He suggests a “cocooning” strategy for the most vulnerable groups – keeping them sheltered and isolated from the rest of the populace, while people at lower risk go about their business with some more moderate social distancing in place. The problem is that when you start to think about it, how do you do that? Do we have enough tests for every caregiver, to make sure they are not sickened before they interact with vulnerable people? Many caregivers can’t cocoon (they’re caregivers for, say, children), and then you have to start radically rearranging social arrangements to make sure all the safe people are truly safe. Even though shutting everything down is incredibly damaging long-term, I think logistically it’s a lot less challenging than reassigning people en masse to truly cocoon our most vulnerable populations. Not to mention that 60% of the US qualifies as “high-risk” right now, when you factor in preexisting conditions and age. So cocooning the majority of the population might be tricky…

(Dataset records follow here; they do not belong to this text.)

**config.mk**
```make
export PLATFORM = sky130hd
export DESIGN_NAME = traffic_phase_ctrl
export DESIGN_NICKNAME = d
export VERILOG_FILES = /design/src/rtl/traffic_pkg.sv /design/src/rtl/traffic_phase_ctrl_tick.sv /design/src/rtl/traffic_phase_ctrl.sv
export SDC_FILE = /design/constraint.sdc
export NUM_CORES = 1
export LEC_CHECK = 0
export CAP_MARGIN = 20
export CORE_MARGIN = 5
export CORE_UTILIZATION = 40
export CTS_CLUSTER_DIAMETER = 150
export DETAILED_ROUTE_END_ITERATION = 10
export PLACE_DENSITY = 0.65
export SYNTH_ARGS = -nofsm -noshare
export SYNTH_HDL_FRONTEND = slang
export SYNTH_SLANG_ARGS = --single-unit
```
**constraint.sdc**
```tcl
create_clock -name tclk -period 6.2 [get_ports tclk]
set_input_delay 1.24 -clock tclk [delete_from_list [all_inputs] [get_ports tclk]]
set_output_delay 1.24 -clock tclk [all_outputs]
set_load 0.01 [all_outputs]
```
`config.mk`:
```
export PLATFORM = sky130hd
export DESIGN_NAME = lsu_uart_tx
export DESIGN_NICKNAME = d
export VERILOG_FILES = /design/src/rtl/lsu_uart_tx.sv
export SDC_FILE = /design/constraint.sdc
export NUM_CORES = 1
export LEC_CHECK = 0
export CORE_MARGIN = 2
export CORE_UTILIZATION = 40
export CTS_CLUSTER_DIAMETER = 80
export DETAILED_ROUTE_END_ITERATION = 8
export GPL_TIMING_DRIVEN = 0
export PLACE_DENSITY = 0.7
export SLEW_MARGIN = 0
export SYNTH_ARGS = -nofsm -noshare
export SYNTH_HDL_FRONTEND = slang
export SYNTH_SLANG_ARGS = --single-unit
export TNS_END_PERCENT = 20
```
`constraint.sdc`:
```
create_clock -name i_clk -period 2.7 [get_ports i_clk]
set_input_delay 0.54 -clock i_clk [delete_from_list [all_inputs] [get_ports i_clk]]
set_output_delay 0.54 -clock i_clk [all_outputs]
set_load 0.05 [all_outputs]
```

But that really goes back to the bigger problem, there are tons of ways to solve the problems in smart ways that can reduce harms to people (that includes not just medically vulnerable but the people who work at restaurants, physical therapists, occupational therapists, piano teachers, massage therapists, nail salons, etc. etc. etc. that I see sending me GoFundMes to keep their doors open after this.) But I do not have confidence that our systems will settle on those smart solutions. Looking at our testing fiasco just gives me very little confidence.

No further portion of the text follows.